“¿Por qué estás tú triste? oh alma mía?; y ¿Por qué me llenas de turbación? Espera en Dios; porque todavía he de cantarle alabanzas, por ser él el Salvador, que está siempre delante de mí, y el Dios mío.” (Salmo 42:5).
No se extravíe pues mi pensamiento en el vacío de la nada, no me alcance el tiempo de la angustia que me apura a caminar rápido, cuando es mi deseo ir más despacio, no me cubra la tristeza con su mano gris, cuando se despide de mí la tarde, ilumíname Señor con la luz eterna de tu amor y aleja de mí las tinieblas, para que nunca pierda la esperanza.

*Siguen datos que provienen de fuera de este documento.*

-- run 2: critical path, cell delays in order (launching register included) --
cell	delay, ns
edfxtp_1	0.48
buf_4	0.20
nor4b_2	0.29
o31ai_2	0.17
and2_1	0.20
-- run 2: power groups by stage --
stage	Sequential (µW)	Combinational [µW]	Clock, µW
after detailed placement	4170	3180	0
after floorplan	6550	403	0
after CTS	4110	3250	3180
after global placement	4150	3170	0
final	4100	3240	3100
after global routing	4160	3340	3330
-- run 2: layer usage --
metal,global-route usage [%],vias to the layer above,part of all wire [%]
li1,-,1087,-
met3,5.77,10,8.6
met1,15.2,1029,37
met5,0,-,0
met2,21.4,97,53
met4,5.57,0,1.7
--- src/logic/axi_pkg.sv ---
package axi_pkg;

    localparam int addr_w = 32;
    localparam int data_w = 32;
    localparam int id_w   = 4;
    localparam int strb_w = 4;

    localparam logic [addr_w-1:0] sram_base = 32'h8000_0000;
    localparam logic [addr_w-1:0] sram_last = 32'h8FFF_FFFF;
    localparam logic [addr_w-1:0] uart_base = 32'hA000_0000;
    localparam logic [addr_w-1:0] uart_last = 32'hA000_0007;

    localparam logic [1:0] resp_okay   = 2'b00;
    localparam logic [1:0] resp_slverr = 2'b10;
    localparam logic [1:0] resp_decerr = 2'b11;

    localparam logic [1:0] burst_incr = 2'b01;

    localparam logic [2:0] uart_txdata_off = 3'd0; // Write loads the byte to send.
    localparam logic [2:0] uart_status_off = 3'd4; // Bit 0 is the busy flag.

    typedef enum logic [1:0] {
        tgt_sram,
        tgt_uart,
        tgt_none
    } target_e;

endpackage

--- src/logic/axi_if.sv ---
`timescale 1ns/1ps

interface axi_if import axi_pkg::*; ();

    logic              awvalid, awready;
    logic [addr_w-1:0] awaddr;
    logic [id_w-1:0]   awid;
    logic [7:0]        awlen;
    logic [2:0]        awsize;
    logic [1:0]        awburst;

    logic              wvalid, wready;
    logic [data_w-1:0] wdata;
    logic [strb_w-1:0] wstrb;
    logic              wlast;

    logic              bvalid, bready;
    logic [1:0]        bresp;
    logic [id_w-1:0]   bid;

    logic              arvalid, arready;
    logic [addr_w-1:0] araddr;
    logic [id_w-1:0]   arid;
    logic [7:0]        arlen;
    logic [2:0]        arsize;
    logic [1:0]        arburst;

    logic              rvalid, rready;
    logic [data_w-1:0] rdata;
    logic [1:0]        rresp;
    logic              rlast;
    logic [id_w-1:0]   rid;

    modport mgr (
        output awvalid, awaddr, awid, awlen, awsize, awburst,
        output wvalid, wdata, wstrb, wlast, bready,
        output arvalid, araddr, arid, arlen, arsize, arburst, rready,
        input  awready, wready, bvalid, bresp, bid,
        input  arready, rvalid, rdata, rresp, rlast, rid
    );

    modport sub (
        input  awvalid, awaddr, awid, awlen, awsize, awburst,
        input  wvalid, wdata, wstrb, wlast, bready,
        input  arvalid, araddr, arid, arlen, arsize, arburst, rready,
        output awready, wready, bvalid, bresp, bid,
        output arready, rvalid, rdata, rresp, rlast, rid
    );

endinterface
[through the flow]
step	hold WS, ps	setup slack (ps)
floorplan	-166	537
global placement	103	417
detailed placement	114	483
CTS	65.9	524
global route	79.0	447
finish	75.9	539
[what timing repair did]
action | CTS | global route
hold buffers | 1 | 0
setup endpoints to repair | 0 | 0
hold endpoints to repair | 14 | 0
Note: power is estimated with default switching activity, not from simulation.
`config.mk`:
```
export PLATFORM = sky130hd
export DESIGN_NAME = nabp_sinogram_top
export DESIGN_NICKNAME = d
export VERILOG_FILES = /design/src/hw/nabp_pkg.sv /design/src/hw/nabp_sinogram_top.sv /design/src/hw/projection_line_reader.sv /design/src/hw/ramp_filter.sv /design/src/hw/sinogram_addresser.sv /design/src/hw/sinogram_ram.sv
export SDC_FILE = /design/constraint.sdc
export NUM_CORES = 2
export LEC_CHECK = 0
export BUFFER_PORTS_ARGS = -buffer_cell sky130_fd_sc_hd__buf_2
export CORE_MARGIN = 4
export CORE_UTILIZATION = 47
export CTS_BUF_LIST = sky130_fd_sc_hd__clkbuf_4
export CTS_CLUSTER_SIZE = 20
export DETAILED_ROUTE_END_ITERATION = 7
export GPL_TIMING_DRIVEN = 0
export SLEW_MARGIN = 5
export SYNTH_ARGS = -nofsm -noshare
export SYNTH_HDL_FRONTEND = slang
export SYNTH_SLANG_ARGS = --single-unit
```
`constraint.sdc`:
```
create_clock -name clk -period 3 [get_ports clk]
set_input_delay 0.6 -clock clk [delete_from_list [all_inputs] [get_ports clk]]
set_output_delay 0.6 -clock clk [all_outputs]
set_load 0.1 [all_outputs]
```
`src/hw/nabp_pkg.sv`:
```
package nabp_pkg;

    // angle coding
    localparam int angle_length = 4;
    localparam logic [angle_length-1:0] angle_step = angle_length'(1);
    // 180 degrees, so angles run 0 to half_turn - angle_step
    localparam logic [angle_length-1:0] half_turn = angle_length'(8);

    // detector index along one projection line
    localparam int s_length = 4;
    localparam int projection_line_size = 16;

    // sinogram store geometry
    localparam int sinogram_address_length = 7;
    localparam int sinogram_words = 1 << sinogram_address_length;

    // sample widths, stored unsigned and filtered signed
    localparam int sample_width = 12;
    localparam int filt_width = sample_width + 1;

    // one stored sample tagged with its position in the sinogram
    typedef struct packed {
        logic [angle_length-1:0] angle;
        logic [s_length-1:0]     s;
        // final detector index of the line
        logic                    last;
        logic [sample_width-1:0] data;
    } line_sample_t;

    // filtered output sample
    typedef struct packed {
        logic [angle_length-1:0]      angle;
        logic [s_length-1:0]          s;
        logic signed [filt_width-1:0] value;
    } filt_sample_t;

endpackage

```
`src/hw/nabp_sinogram_top.sv`:
```
`timescale 1ns/1ps

module nabp_sinogram_top
    import nabp_pkg::*;
(
    input  logic                               clk,
    input  logic                               reset_n,
    // host load port
    input  logic                               wr_en,
    input  logic [sinogram_address_length-1:0] wr_addr,
    input  logic [sample_width-1:0]            wr_data,
    // host control
    input  logic                               hs_kick,
    output logic                               hs_done,
    output logic                               fr_busy,
    // filtered stream
    output filt_sample_t                       filt_sample,
    output logic                               filt_valid
);

    logic [s_length-1:0]                fr_s_val;
    logic                               fr_next_angle;
    logic [angle_length-1:0]            fr_angle;
    logic [sinogram_address_length-1:0] sg_addr;
    logic [sample_width-1:0]            rd_data;
    line_sample_t                       line_sample;
    logic                               line_valid;

    sinogram_addresser u_addresser (
        .clk               (clk),
        .reset_n           (reset_n),
        .hs_kick           (hs_kick),
        .fr_s_val          (fr_s_val),
        .fr_next_angle     (fr_next_angle),
        .hs_done           (hs_done),
        .fr_busy           (fr_busy),
        .fr_angle          (fr_angle),
        .fr_has_next_angle (),
        .fr_next_angle_ack (),
        .sg_addr           (sg_addr)
    );

    sinogram_ram u_ram (
        .clk     (clk),
        .wr_en   (wr_en),
        .wr_addr (wr_addr),
        .wr_data (wr_data),
        .rd_addr (sg_addr),
        .rd_data (rd_data)
    );

    projection_line_reader u_reader (
        .clk           (clk),
        .reset_n       (reset_n),
        .fr_busy       (fr_busy),
        .fr_angle      (fr_angle),
        .rd_data       (rd_data),
        .fr_s_val      (fr_s_val),
        .fr_next_angle (fr_next_angle),
        .line_sample   (line_sample),
        .line_valid    (line_valid)
    );

    ramp_filter u_filter (
        .clk         (clk),
        .reset_n     (reset_n),
        .line_sample (line_sample),
        .line_valid  (line_valid),
        .filt_sample (filt_sample),
        .filt_valid  (filt_valid)
    );

endmodule

```
`src/hw/projection_line_reader.sv`:
```
`timescale 1ns/1ps

module projection_line_reader
    import nabp_pkg::*;
(
    input  logic                    clk,
    input  logic                    reset_n,
    // from the addresser
    input  logic                    fr_busy,
    input  logic [angle_length-1:0] fr_angle,
    // from the sinogram RAM
    input  logic [sample_width-1:0] rd_data,
    // to the addresser
    output logic [s_length-1:0]     fr_s_val,
    output logic                    fr_next_angle,
    // to the filter
    output line_sample_t            line_sample,
    output logic                    line_valid
);

    localparam logic [s_length-1:0] s_last = s_length'(projection_line_size - 1);

    logic [s_length-1:0] s_cnt;
    logic                line_end;

    // tags of the address cycle, waiting for RAM data
    logic                    tag_valid;
    logic [angle_length-1:0] tag_angle;
    logic [s_length-1:0]     tag_s;
    logic                    tag_last;

    assign line_end = (s_cnt == s_last);

    assign fr_s_val = s_cnt;
    assign fr_next_angle = fr_busy && line_end;

    // detector index, wraps into the next line without a gap
    always_ff @(posedge clk)
    begin
        if (reset_n || !fr_busy)
        begin
            s_cnt <= '0;
        end
        else
        begin
            s_cnt <= s_cnt + s_length'(1);
        end
    end

    always_ff @(posedge clk)
    begin
        if (reset_n)
        begin
            tag_valid <= 1'b0;
        end
        else
        begin
            tag_valid <= fr_busy;
        end
    end

    // payload tags
    always_ff @(posedge clk)
    begin
        tag_angle <= fr_angle;
        tag_s     <= s_cnt;
        tag_last  <= line_end;
    end

    // join the tags with the sample read back this cycle
    always_comb
    begin
        line_sample.angle = tag_angle;
        line_sample.s     = tag_s;
        line_sample.last  = tag_last;
        line_sample.data  = rd_data;
    end

    assign line_valid = tag_valid;

endmodule

```
`src/hw/ramp_filter.sv`:
```
`timescale 1ns/1ps

module ramp_filter
    import nabp_pkg::*;
(
    input  logic         clk,
    input  logic         reset_n,
    // tagged samples from the line reader
    input  line_sample_t line_sample,
    input  logic         line_valid,
    // filtered output
    output filt_sample_t filt_sample,
    output logic         filt_valid
);

    logic [sample_width-1:0]      prev_data;
    logic                         prev_last;
    logic signed [filt_width-1:0] diff;

    // both operands zero extended, so the difference fits one extra bit
    assign diff = $signed({1'b0, line_sample.data}) - $signed({1'b0, prev_data});

    // previous sample, zero at the head of each line
    always_ff @(posedge clk)
    begin
        if (reset_n)
        begin
            prev_data <= '0;
            prev_last <= 1'b1;
        end
        else if (line_valid)
        begin
            prev_data <= line_sample.last ? '0 : line_sample.data;
            prev_last <= line_sample.last;
        end
    end

    always_ff @(posedge clk)
    begin
        if (reset_n)
        begin
            filt_valid <= 1'b0;
        end
        else
        begin
            filt_valid <= line_valid;
        end
    end

    // output register, holds the last valid sample between strobes
    always_ff @(posedge clk)
    begin
        if (line_valid)
        begin
            filt_sample.angle <= line_sample.angle;
            filt_sample.s     <= line_sample.s;
            filt_sample.value <= diff;
        end
    end

    // a line is never cut short by a new angle
    a_angle_steady_in_line: assert property (
        @(posedge clk) disable iff (reset_n)
        (line_valid && !prev_last) |-> (line_sample.angle == filt_sample.angle)
    );

endmodule

```
`src/hw/sinogram_addresser.sv`:
```
`timescale 1ns/1ps

module sinogram_addresser
    import nabp_pkg::*;
(
    input  logic                               clk,
    input  logic                               reset_n,
    // host control
    input  logic                               hs_kick,
    // from the line reader
    input  logic [s_length-1:0]                fr_s_val,
    input  logic                               fr_next_angle,
    // to the host
    output logic                               hs_done,
    output logic                               fr_busy,
    // to the line reader
    output logic [angle_length-1:0]            fr_angle,
    output logic                               fr_has_next_angle,
    output logic                               fr_next_angle_ack,
    // to the sinogram RAM
    output logic [sinogram_address_length-1:0] sg_addr
);

    typedef enum logic {
        st_idle,
        st_work
    } state_t;

    state_t state;
    state_t next_state;

    logic [sinogram_address_length-1:0] sg_base_addr;

    assign fr_busy = (state == st_work);

    // more lines to go while below the last angle of the half turn
    assign fr_has_next_angle = (fr_angle < (half_turn - angle_step));

    // mealy outputs, both decoded from the end-of-line strobe
    assign fr_next_angle_ack = fr_busy && fr_next_angle && fr_has_next_angle;
    assign hs_done = fr_busy && fr_next_angle && !fr_has_next_angle;

    // address of the current sample
    assign sg_addr = sg_base_addr + sinogram_address_length'(fr_s_val);

    always_ff @(posedge clk)
    begin
        if (reset_n)
        begin
            state <= st_idle;
        end
        else
        begin
            state <= next_state;
        end
    end

    always_comb
    begin
        next_state = state;
        case (state)
            st_idle:
            begin
                // a kick while working is dropped here
                if (hs_kick)
                begin
                    next_state = st_work;
                end
            end
            st_work:
            begin
                if (hs_done)
                begin
                    next_state = st_idle;
                end
            end
            default:
            begin
                next_state = st_idle;
            end
        endcase
    end

    // angle and line base, held at zero between runs
    always_ff @(posedge clk)
    begin
        if (reset_n || state == st_idle)
        begin
            fr_angle     <= '0;
            sg_base_addr <= '0;
        end
        else if (fr_next_angle_ack)
        begin
            fr_angle     <= fr_angle + angle_step;
            sg_base_addr <= sg_base_addr + sinogram_address_length'(projection_line_size);
        end
    end

    // the reader only ends lines during a run
    a_next_angle_in_run: assert property (
        @(posedge clk) disable iff (reset_n)
        fr_next_angle |-> fr_busy
    );

endmodule

```
`src/hw/sinogram_ram.sv`:
```
`timescale 1ns/1ps

module sinogram_ram
    import nabp_pkg::*;
(
    input  logic                               clk,
    // host write port
    input  logic                               wr_en,
    input  logic [sinogram_address_length-1:0] wr_addr,
    input  logic [sample_width-1:0]            wr_data,
    // read port, data one cycle after the address
    input  logic [sinogram_address_length-1:0] rd_addr,
    output logic [sample_width-1:0]            rd_data
);

    logic [sample_width-1:0] mem [sinogram_words];

    always_ff @(posedge clk)
    begin
        if (wr_en)
        begin
            mem[wr_addr] <= wr_data;
        end
    end

    // registered read
    always_ff @(posedge clk)
    begin
        rd_data <= mem[rd_addr];
    end

    // once the addresser has come out of reset the read address stays known
    a_rd_addr_known: assert property (
        @(posedge clk)
        !$isunknown($past(rd_addr)) |-> !$isunknown(rd_addr)
    );

endmodule

```
==> impl_metrics.toml <==
[status]
outcome = "complete, but fails checks"
violations = "max-capacitance violations, max-slew violations, negative setup slack"

[die]
pin_count = 47
rows = 132
coreArea_mm2 = 0.130
dieArea_mm2 = 0.138
die_w_um = 371
start_util_pct = 47.6
die_height_um = 371

[sta]
rsz0062_at_grt = "true"
setup_viol = 185
clock_skew_ns = 0.0988
setup_ws_ns = -0.221
slew_headroom_pct = -10.3
hold_violations = 0
fmax_mhz = 310
tightest_slew_ns = 1.65
finalMaxSlewViolations = 45
fin_crit_sh_pct = 107
period_needed_ns = 3.22

[worst_setup_path]
cp_common_cell = "clkbuf_1"
required_ns = 3.88
reg2reg_from = "u_reader.fr_s_val[1]$_SDFF_PP0_"
worst-r2r-cell-count = 8
r2r_setup_slack_ns = 0.01
r2r_end = "u_ram.rd_data[3]$_DFF_P_"
crit_path_max_incr_delay_ns = 1.07
critPathLaunchType = "primary input"
critPathBufInv = 3
cp_slowest_cell = "nor2_1"
cp-end-kind = "flip-flop"
crit_family = "simple AND/OR/NAND/NOR gates"
crit_type = "in2reg"
critPathMaxFanout = 12
cp_data_arrival_time_ns = 4.10
cp_cell_sequence = "dlygate4sd3_1 > clkbuf_1 > nor2b_1 > nand3_1 > clkbuf_1 > nor2_1"

[route]
drt_iter0_markers = 3594
drc_errors = 0
viasPerCell = 5.89
drt-total-wl_um = 162000
vias = 32695
wl_per_cell_um = 29.1
first_pass_iters = 5
ant_nets = 0

[synthesis]
netlist_area_mm2 = 0.0620
synth.net_count = 3032
async_flop_share_pct = 0
synth.area.top_cells = "edfxtp_1, mux4_2, mux2i_1, dfxtp_1, nor2_1"
synth_cell_types = 50
ys_seq_area_share_pct = 77.0
ys_ff_latch = 1604
synth.largest_area_cell = "edfxtp_1"
yosys.area.top_type_share_pct = 75.5
synth_warnings = 0
synth_edf_count = 1557
postSynthCellCount = 2993
synth_top_flop_cell = "edfxtp_1"
postSynthAreaPerCell_um2 = 20.7

[grt]
grt_max_degree = 105
grt_pass1_wl_um = 231000
grt_pass1_vias = 33602
overflow = 0
antenna_found_initial = 11
grtUsageTotal_pct = 23.7

[clock_network]
cts_tree = "yes"
clk_pin_slew_ns = 0.07
clock-root-buffer = "clkbuf_4"
cts_buffers = 409
numClockSinks = 1604
htree_levels = 5
clk_latency_ns = 1.33
cts_buffer_depth = 4

[final_layout]
layout.nets = 3558
drive_above_1_share_pct = 35.1
final_util_pct = 55.1
area_growth_pct = 15.7
stdcell_area_mm2 = 0.0717

[worst_hold_path]
hp-start = "hs_kick"
hold_class = "in2reg"
whs_path_depth = 4
hold_path_end = "u_addresser.fr_busy$_SDFF_PP0_"

[placement]
placed_cell_area_mm2 = 0.0649
post-place-ws_ns = -0.984
gp_congestion = 0.949
hpwlAfterDp_um = 104000
io_buffers = 42

[power_and_ir_drop]
ir_drop_uv = 373
p_leak_nw = 22.3
powerDensity_mw_per_mm2 = 617

[job]
maxCapViolations = 4
## synth_stat cells (2+ instances only)
| cell type | n |
|---|---|
| edfxtp_1 | 1557 |
| mux4_2 | 309 |
| mux2i_1 | 242 |
| nor2_1 | 199 |
| o22ai_1 | 73 |
| clkbuf_1 | 72 |
| a21oi_1 | 71 |
| a22oi_1 | 48 |
| dfxtp_1 | 47 |
| a211oi_1 | 36 |
| nor3_1 | 36 |
| buf_2 | 35 |
| buf_6 | 29 |
| nand2_1 | 25 |
| inv_1 | 21 |
| buf_4 | 20 |
| nand3_1 | 17 |
| ha_1 | 15 |
| nor2b_1 | 15 |
| nor4_1 | 12 |
| o221ai_1 | 12 |
| o41ai_1 | 12 |
| a2bb2oi_1 | 10 |
| buf_1 | 10 |
| nand2b_1 | 8 |
| o31ai_1 | 8 |
| xnor2_1 | 7 |
| o31ai_2 | 6 |
| xor2_1 | 6 |
| and2_1 | 3 |
| buf_8 | 3 |
| mux4_1 | 3 |
| nand4_1 | 3 |
| o21ai_0 | 3 |
| a21o_1 | 2 |
| and3_1 | 2 |
| nand3b_1 | 2 |
| or3_1 | 2 |
## placed cells by master (no fill, tap or decap), types with 47 or more instances in the layout
cell	count
clkinv_1	88
clkbuf_1	51
o22ai_1	72
buf_4	47
nor2_2	62
mux4_2	309
clkbuf_4	597
mux2i_1	229
nor2_1	136
buf_2	56
edfxtp_1	1557
## worst min-delay path: cells and delay by family
kind | cells | cell delay (ns)
and+or+nand+nor | 2 | 0.13
buffers and inverters | 2 | 0.65
## what timing repair did
action | in CTS | in global routing
hold buffers | 27 | 0
cloned | 0 | 1
setup buffers | 3 | 17
setup endpoints to repair | 13 | 378
resized for setup | 176 | 128
hold endpoints to repair | 985 | 0
pin swaps | 26 | 34
## flip-flops by register name (all words and copies together) (netlist names), 4 cells and up
register / count
u_ram.rd_data: 12
u_filter.filt_sample: 21
u_addresser.fr_angle: 4
u_reader.tag_s: 4
u_filter.prev_data: 12
u_reader.tag_angle: 4
u_reader.fr_s_val: 4
u_ram.mem: 1536
## cell families (layout without fill, tap and decap cells)
group / after synthesis / count (layout) / share of synthesized area, %
multiplexers: 554 / 554 / 15.3
buffers and inverters: 191 / 1000 / 1.76
flip-flops: 1604 / 1604 / 77.0
adder cells (fa/ha/maj): 16 / 16 / 0.335
AND/OR/NAND/NOR: 327 / 327 / 2.30
AO/OA/AOI/OAI: 288 / 288 / 3.17
XOR/XNOR: 13 / 13 / 0.184
other: 0 / 9 / 0
## stage by stage
stage	total power (W)	TNS, ns	cells	hold WS [ns]
global route	0.0461	-1.61	5549	0.0682
floorplan	0.0262	0	2993	0.347
detailed placement	0.0270	-665.14	4801	0.365
CTS	0.0446	-0.859	5525	0.0175
finish	0.0443	-13.83	5553	0.175
global placement	0.0269	-859.04	4777	0.357
## per-layer routing
metal	share of wire (%)	vias up	global-route usage (%)
li1	-	13768	-
met1	40	16994	32.4
met2	47	1657	36.8
met3	9.2	276	6.38
met4	3.2	0	8.78
met5	0	-	0
## worst max path at each step
stage	start	slack, ns	to	depth (start not counted)
5_1_grt	u_reader.fr_s_val[0]$_SDFF_PP0_	-0.22	hs_done	5
3_5_place_dp	u_reader.fr_s_val[1]$_SDFF_PP0_	-0.98	u_ram.rd_data[2]$_DFF_P_	8
6_report	wr_addr[0]	-0.22	u_ram.mem[27][5]$_DFFE_PP_	6
4_1_cts	u_reader.fr_s_val[0]$_SDFF_PP0_	-0.20	hs_done	5
2_1_floorplan	u_addresser.fr_busy$_SDFF_PP0_	0.01	hs_done	2
3_3_place_gp	wr_en	-1.05	u_ram.mem[109][6]$_DFFE_PP_	5
## final cells by class
class / instances / area [um2]
inverters: 21 / 78.8
plain buffers: 170 / 1310
fillers: 10088 / 58500
clock buffers: 594 / 4460
well taps: 1742 / 2180
clock inverters: 100 / 437
flip-flops and latches: 1604 / 47700
repair buffers: 115 / 1170
multi-input cells: 1198 / 14300
diodes: 9 / 22.5
## power breakdown
part           switching, W  internal [W]
clock               0.00844       0.00917
sequential        0.0000408        0.0247
combinational       0.00126      0.000685
Power figures use the tool's default switching activity.
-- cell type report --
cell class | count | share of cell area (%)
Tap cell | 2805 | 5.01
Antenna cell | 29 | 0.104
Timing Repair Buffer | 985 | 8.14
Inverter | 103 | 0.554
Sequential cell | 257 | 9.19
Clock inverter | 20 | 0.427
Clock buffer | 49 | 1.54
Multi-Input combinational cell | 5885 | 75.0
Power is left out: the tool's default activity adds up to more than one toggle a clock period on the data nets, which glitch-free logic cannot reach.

Son todas las mañanas con su despertar un milagro para mí, con ansia espero el primer rayo de luz que anuncia tu divina llegada, alégrese mi corazón siempre por saberse tan afortunado y sentirse por ti amado.
Aléjese el llanto y perdure la sonrisa, que no tengo prisa porque ya te encontré y estarás siempre conmigo, regresándome la fuerza y la templanza para enfrentar sin miedo, sin odio y sin venganza todo mal, que por estar cubierto por tu manto no me alcanza, porque camino junto a ti.
Padre, soy el aprendiz de siempre y tú eres mi maestro, llegue a mi alma y corazón tus divinas enseñanzas, para vivir en la confianza, que con humildad camine y con lo poco o mucho que sé, pueda sanar las heridas de los corazones rotos.
Dios bendiga a nuestra familia y bendiga todos nuestros Domingos Familiares, nos muestre el camino, la verdad y la vida, para que nunca perdamos la fe, para seguir adelante y cumplir con la misión que a todos nos has encomendado, de amarnos los unos a los otros para vivir en paz y en armonía.